- WHAT THIS TASK INVOLVES: Send back every record exactly.

- RECORDS TO PROCESS:
######

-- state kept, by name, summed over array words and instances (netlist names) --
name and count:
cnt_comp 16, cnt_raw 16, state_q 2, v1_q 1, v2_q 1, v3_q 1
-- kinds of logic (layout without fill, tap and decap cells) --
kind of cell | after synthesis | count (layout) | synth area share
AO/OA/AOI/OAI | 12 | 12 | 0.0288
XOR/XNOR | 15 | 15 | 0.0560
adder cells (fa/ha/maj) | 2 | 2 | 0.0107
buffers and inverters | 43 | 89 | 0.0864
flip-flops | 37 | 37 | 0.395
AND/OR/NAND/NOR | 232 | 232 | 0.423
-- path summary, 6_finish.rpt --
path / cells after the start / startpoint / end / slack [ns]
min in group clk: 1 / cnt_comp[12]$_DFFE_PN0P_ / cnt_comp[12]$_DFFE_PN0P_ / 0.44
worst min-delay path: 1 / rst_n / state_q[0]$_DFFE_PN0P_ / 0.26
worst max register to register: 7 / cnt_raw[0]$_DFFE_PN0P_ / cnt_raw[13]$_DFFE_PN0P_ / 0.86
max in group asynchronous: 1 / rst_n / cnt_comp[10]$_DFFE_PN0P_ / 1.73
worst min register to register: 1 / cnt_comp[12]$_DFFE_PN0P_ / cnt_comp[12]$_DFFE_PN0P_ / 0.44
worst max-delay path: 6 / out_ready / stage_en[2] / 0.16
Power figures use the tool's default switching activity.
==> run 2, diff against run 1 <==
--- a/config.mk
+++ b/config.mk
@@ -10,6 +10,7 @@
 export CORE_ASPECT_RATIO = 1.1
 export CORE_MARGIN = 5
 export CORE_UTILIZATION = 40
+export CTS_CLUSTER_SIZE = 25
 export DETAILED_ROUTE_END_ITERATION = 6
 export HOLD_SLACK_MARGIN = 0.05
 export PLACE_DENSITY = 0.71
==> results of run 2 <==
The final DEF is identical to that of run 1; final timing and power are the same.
**config.mk**
```make
export PLATFORM = sky130hd
export DESIGN_NAME = classify_scheduler
export DESIGN_NICKNAME = d
export VERILOG_FILES = /design/src/rtl/classify_scheduler.sv
export SDC_FILE = /design/constraint.sdc
export NUM_CORES = 1
export LEC_CHECK = 0
export BUFFER_PORTS_ARGS = -buffer_cell sky130_fd_sc_hd__buf_2
export CAP_MARGIN = 0
export CORE_MARGIN = 2
export CORE_UTILIZATION = 45
export DETAILED_ROUTE_END_ITERATION = 10
export PLACE_DENSITY = 0.85
export SETUP_SLACK_MARGIN = 0.4
export SLEW_MARGIN = 25
export SYNTH_ARGS = -nofsm -noshare
export SYNTH_HDL_FRONTEND = slang
export SYNTH_SLANG_ARGS = --single-unit
```
**constraint.sdc**
```tcl
create_clock -name clk -period 2.8 [get_ports clk]
set_input_delay 0.42 -clock clk [delete_from_list [all_inputs] [get_ports clk]]
set_output_delay 0.42 -clock clk [all_outputs]
set_load 0.1 [all_outputs]
```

######

- FINISHED TASK:
-- state kept, by name, summed over array words and instances (netlist names) --
name and count:
cnt_comp 16, cnt_raw 16, state_q 2, v1_q 1, v2_q 1, v3_q 1
-- kinds of logic (layout without fill, tap and decap cells) --
kind of cell | after synthesis | count (layout) | synth area share
AO/OA/AOI/OAI | 12 | 12 | 0.0288
XOR/XNOR | 15 | 15 | 0.0560
adder cells (fa/ha/maj) | 2 | 2 | 0.0107
buffers and inverters | 43 | 89 | 0.0864
flip-flops | 37 | 37 | 0.395
AND/OR/NAND/NOR | 232 | 232 | 0.423
-- path summary, 6_finish.rpt --
path / cells after the start / startpoint / end / slack [ns]
min in group clk: 1 / cnt_comp[12]$_DFFE_PN0P_ / cnt_comp[12]$_DFFE_PN0P_ / 0.44
worst min-delay path: 1 / rst_n / state_q[0]$_DFFE_PN0P_ / 0.26
worst max register to register: 7 / cnt_raw[0]$_DFFE_PN0P_ / cnt_raw[13]$_DFFE_PN0P_ / 0.86
max in group asynchronous: 1 / rst_n / cnt_comp[10]$_DFFE_PN0P_ / 1.73
worst min register to register: 1 / cnt_comp[12]$_DFFE_PN0P_ / cnt_comp[12]$_DFFE_PN0P_ / 0.44
worst max-delay path: 6 / out_ready / stage_en[2] / 0.16
Power figures use the tool's default switching activity.
==> run 2, diff against run 1 <==
--- a/config.mk
+++ b/config.mk
@@ -10,6 +10,7 @@
 export CORE_ASPECT_RATIO = 1.1
 export CORE_MARGIN = 5
 export CORE_UTILIZATION = 40
+export CTS_CLUSTER_SIZE = 25
 export DETAILED_ROUTE_END_ITERATION = 6
 export HOLD_SLACK_MARGIN = 0.05
 export PLACE_DENSITY = 0.71
==> results of run 2 <==
The final DEF is identical to that of run 1; final timing and power are the same.
**config.mk**
```make
export PLATFORM = sky130hd
export DESIGN_NAME = classify_scheduler
export DESIGN_NICKNAME = d
export VERILOG_FILES = /design/src/rtl/classify_scheduler.sv
export SDC_FILE = /design/constraint.sdc
export NUM_CORES = 1
export LEC_CHECK = 0
export BUFFER_PORTS_ARGS = -buffer_cell sky130_fd_sc_hd__buf_2
export CAP_MARGIN = 0
export CORE_MARGIN = 2
export CORE_UTILIZATION = 45
export DETAILED_ROUTE_END_ITERATION = 10
export PLACE_DENSITY = 0.85
export SETUP_SLACK_MARGIN = 0.4
export SLEW_MARGIN = 25
export SYNTH_ARGS = -nofsm -noshare
export SYNTH_HDL_FRONTEND = slang
export SYNTH_SLANG_ARGS = --single-unit
```
**constraint.sdc**
```tcl
create_clock -name clk -period 2.8 [get_ports clk]
set_input_delay 0.42 -clock clk [delete_from_list [all_inputs] [get_ports clk]]
set_output_delay 0.42 -clock clk [all_outputs]
set_load 0.1 [all_outputs]
```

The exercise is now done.